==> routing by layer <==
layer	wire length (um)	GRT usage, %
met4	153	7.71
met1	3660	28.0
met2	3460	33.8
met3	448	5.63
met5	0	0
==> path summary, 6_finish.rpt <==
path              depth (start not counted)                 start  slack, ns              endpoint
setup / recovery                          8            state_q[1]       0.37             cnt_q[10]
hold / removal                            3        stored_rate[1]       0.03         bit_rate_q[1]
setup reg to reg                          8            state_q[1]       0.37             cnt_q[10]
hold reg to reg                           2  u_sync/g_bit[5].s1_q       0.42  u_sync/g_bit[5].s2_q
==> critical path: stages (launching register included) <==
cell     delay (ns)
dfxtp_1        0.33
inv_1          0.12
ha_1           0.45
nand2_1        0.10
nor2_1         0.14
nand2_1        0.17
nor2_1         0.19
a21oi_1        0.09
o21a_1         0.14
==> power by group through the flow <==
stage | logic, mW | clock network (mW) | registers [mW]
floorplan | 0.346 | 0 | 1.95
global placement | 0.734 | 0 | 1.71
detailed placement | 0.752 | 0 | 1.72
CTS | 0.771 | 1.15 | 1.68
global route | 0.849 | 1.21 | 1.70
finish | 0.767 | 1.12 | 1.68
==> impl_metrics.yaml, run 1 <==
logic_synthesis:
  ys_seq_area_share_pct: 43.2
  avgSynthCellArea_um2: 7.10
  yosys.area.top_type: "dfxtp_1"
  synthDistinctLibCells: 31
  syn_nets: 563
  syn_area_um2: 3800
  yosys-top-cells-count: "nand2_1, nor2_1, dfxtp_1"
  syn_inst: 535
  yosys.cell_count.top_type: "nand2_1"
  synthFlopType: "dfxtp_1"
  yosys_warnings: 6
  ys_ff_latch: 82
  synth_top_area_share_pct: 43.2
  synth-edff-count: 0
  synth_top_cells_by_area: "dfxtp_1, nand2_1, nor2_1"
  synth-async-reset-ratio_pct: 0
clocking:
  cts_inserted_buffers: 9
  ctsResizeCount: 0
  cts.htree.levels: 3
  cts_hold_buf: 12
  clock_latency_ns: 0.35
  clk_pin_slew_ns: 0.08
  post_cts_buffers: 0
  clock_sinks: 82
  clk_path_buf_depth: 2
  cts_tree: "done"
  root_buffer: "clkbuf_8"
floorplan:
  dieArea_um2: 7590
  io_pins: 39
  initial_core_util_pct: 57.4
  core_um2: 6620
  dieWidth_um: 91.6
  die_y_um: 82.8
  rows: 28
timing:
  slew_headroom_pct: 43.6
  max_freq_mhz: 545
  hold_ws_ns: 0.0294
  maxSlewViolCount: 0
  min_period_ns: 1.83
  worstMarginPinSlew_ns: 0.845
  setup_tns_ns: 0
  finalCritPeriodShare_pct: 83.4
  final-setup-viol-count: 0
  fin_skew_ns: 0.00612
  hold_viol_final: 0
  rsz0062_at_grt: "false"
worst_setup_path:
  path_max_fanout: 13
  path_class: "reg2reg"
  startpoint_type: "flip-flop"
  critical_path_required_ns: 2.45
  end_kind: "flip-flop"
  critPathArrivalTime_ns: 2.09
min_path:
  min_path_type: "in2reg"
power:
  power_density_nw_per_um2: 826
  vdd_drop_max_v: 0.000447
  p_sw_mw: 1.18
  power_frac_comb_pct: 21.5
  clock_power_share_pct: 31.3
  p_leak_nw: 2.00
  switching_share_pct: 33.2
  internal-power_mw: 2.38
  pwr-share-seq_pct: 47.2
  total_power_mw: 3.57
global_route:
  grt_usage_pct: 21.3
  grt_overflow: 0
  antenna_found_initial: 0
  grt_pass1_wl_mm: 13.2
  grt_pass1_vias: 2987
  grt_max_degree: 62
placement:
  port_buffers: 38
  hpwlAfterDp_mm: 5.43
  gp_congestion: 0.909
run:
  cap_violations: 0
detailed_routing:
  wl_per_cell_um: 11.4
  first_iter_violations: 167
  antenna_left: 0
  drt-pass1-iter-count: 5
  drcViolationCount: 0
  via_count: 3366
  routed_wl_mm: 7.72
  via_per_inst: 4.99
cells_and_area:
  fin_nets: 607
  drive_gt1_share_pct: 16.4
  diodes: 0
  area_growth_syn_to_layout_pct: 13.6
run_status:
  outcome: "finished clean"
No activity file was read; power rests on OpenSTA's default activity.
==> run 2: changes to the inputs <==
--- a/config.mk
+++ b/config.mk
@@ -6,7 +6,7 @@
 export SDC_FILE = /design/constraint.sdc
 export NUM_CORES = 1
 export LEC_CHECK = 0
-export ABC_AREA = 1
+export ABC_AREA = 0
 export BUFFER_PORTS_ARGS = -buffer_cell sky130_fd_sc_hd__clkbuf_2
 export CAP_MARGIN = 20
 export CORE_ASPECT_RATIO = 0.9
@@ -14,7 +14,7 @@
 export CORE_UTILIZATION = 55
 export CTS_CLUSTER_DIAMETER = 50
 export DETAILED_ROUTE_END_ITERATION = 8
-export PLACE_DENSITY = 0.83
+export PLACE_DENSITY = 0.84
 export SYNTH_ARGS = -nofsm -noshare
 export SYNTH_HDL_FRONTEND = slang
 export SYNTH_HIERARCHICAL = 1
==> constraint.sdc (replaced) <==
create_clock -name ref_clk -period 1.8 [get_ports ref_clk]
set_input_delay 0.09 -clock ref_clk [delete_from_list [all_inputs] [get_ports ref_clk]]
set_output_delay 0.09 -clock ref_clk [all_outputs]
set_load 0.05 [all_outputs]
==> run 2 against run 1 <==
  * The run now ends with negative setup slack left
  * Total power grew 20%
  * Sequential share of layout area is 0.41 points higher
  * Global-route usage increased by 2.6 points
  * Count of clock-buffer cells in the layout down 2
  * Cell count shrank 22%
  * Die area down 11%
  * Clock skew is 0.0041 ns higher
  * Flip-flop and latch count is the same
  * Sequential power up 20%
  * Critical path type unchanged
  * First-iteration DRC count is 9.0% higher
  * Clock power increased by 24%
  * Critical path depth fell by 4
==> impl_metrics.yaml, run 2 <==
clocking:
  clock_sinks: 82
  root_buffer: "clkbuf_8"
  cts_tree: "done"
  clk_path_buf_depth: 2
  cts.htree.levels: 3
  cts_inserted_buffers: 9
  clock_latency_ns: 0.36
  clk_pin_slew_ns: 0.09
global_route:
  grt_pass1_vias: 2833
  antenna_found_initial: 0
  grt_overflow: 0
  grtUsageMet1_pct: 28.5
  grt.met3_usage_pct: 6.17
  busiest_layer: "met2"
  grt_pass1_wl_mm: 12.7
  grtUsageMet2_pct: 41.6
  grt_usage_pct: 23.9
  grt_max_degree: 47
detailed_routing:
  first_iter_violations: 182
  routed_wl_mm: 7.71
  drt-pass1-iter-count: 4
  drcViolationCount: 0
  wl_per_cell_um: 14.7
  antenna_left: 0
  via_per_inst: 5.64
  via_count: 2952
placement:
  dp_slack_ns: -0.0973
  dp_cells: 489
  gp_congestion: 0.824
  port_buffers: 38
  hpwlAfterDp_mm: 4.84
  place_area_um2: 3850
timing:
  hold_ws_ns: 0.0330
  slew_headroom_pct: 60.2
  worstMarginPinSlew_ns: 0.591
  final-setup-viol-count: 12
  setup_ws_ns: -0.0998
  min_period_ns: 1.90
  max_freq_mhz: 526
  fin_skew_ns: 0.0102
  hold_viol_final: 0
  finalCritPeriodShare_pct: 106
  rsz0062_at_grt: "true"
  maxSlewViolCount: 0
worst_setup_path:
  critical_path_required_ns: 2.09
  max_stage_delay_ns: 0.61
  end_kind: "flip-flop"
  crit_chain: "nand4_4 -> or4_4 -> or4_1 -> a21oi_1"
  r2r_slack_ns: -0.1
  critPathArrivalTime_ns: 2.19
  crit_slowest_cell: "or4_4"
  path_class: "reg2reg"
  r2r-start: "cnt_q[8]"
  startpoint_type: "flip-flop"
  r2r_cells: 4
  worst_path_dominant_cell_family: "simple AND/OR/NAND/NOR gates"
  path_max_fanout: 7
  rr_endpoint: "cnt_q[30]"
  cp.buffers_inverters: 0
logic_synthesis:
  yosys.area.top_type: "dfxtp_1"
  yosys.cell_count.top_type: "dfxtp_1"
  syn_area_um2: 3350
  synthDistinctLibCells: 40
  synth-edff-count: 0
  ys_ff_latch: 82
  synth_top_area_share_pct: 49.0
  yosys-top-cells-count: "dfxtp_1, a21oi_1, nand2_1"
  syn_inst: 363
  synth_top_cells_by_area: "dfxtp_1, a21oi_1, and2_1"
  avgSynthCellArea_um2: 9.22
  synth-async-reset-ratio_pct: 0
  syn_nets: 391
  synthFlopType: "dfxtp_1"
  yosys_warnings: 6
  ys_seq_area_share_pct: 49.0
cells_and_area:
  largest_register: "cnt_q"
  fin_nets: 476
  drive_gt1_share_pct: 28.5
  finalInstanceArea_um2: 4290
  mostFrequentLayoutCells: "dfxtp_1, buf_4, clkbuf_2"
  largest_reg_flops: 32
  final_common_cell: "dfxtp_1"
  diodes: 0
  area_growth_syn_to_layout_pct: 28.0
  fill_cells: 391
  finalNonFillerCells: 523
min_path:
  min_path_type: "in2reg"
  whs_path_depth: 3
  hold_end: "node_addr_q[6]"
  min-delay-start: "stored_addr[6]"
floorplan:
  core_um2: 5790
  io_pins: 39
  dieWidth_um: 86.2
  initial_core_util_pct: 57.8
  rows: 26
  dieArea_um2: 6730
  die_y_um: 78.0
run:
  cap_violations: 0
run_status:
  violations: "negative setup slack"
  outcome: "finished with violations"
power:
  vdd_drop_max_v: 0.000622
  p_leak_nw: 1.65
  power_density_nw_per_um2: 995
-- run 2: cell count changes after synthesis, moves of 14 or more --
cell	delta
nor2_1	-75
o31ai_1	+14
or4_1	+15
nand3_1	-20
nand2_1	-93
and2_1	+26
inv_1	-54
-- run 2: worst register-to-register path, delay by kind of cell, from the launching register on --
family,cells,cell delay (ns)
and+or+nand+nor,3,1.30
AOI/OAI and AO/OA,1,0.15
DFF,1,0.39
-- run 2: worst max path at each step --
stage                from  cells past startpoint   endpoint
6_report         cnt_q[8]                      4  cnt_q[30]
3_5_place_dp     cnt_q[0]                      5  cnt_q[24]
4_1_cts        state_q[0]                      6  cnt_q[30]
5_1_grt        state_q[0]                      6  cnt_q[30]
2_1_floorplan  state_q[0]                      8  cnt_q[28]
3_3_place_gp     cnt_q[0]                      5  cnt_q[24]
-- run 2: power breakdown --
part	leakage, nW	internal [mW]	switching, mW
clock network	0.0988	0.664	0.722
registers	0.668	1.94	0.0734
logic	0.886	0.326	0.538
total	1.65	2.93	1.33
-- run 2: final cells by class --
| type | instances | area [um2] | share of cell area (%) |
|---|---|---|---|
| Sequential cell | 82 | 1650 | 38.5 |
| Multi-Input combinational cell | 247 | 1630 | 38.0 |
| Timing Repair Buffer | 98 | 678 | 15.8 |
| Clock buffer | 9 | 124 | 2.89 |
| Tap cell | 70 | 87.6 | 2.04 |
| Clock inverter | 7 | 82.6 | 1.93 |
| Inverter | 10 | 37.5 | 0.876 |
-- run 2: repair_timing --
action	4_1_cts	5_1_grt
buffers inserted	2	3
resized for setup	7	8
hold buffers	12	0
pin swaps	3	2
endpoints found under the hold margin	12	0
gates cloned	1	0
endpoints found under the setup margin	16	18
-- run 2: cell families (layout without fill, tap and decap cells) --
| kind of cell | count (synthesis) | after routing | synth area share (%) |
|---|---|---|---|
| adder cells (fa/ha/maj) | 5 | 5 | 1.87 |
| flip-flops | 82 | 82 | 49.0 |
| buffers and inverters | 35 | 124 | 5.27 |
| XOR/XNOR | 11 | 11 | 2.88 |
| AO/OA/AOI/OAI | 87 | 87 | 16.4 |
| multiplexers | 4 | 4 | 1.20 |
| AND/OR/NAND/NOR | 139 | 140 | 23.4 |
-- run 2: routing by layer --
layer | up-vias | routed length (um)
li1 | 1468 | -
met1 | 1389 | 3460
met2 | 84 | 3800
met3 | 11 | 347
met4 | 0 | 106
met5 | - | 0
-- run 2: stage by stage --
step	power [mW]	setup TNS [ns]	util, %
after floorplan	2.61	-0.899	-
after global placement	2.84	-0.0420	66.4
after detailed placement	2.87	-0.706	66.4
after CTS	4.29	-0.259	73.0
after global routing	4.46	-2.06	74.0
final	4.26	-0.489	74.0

■ ■ ■ ■

About this exercise:
A word-for-word copy of the entries, from the first line through the line containing "setup / recovery", is the whole answer.

Reply:
==> routing by layer <==
layer	wire length (um)	GRT usage, %
met4	153	7.71
met1	3660	28.0
met2	3460	33.8
met3	448	5.63
met5	0	0
==> path summary, 6_finish.rpt <==
path              depth (start not counted)                 start  slack, ns              endpoint
setup / recovery                          8            state_q[1]       0.37             cnt_q[10]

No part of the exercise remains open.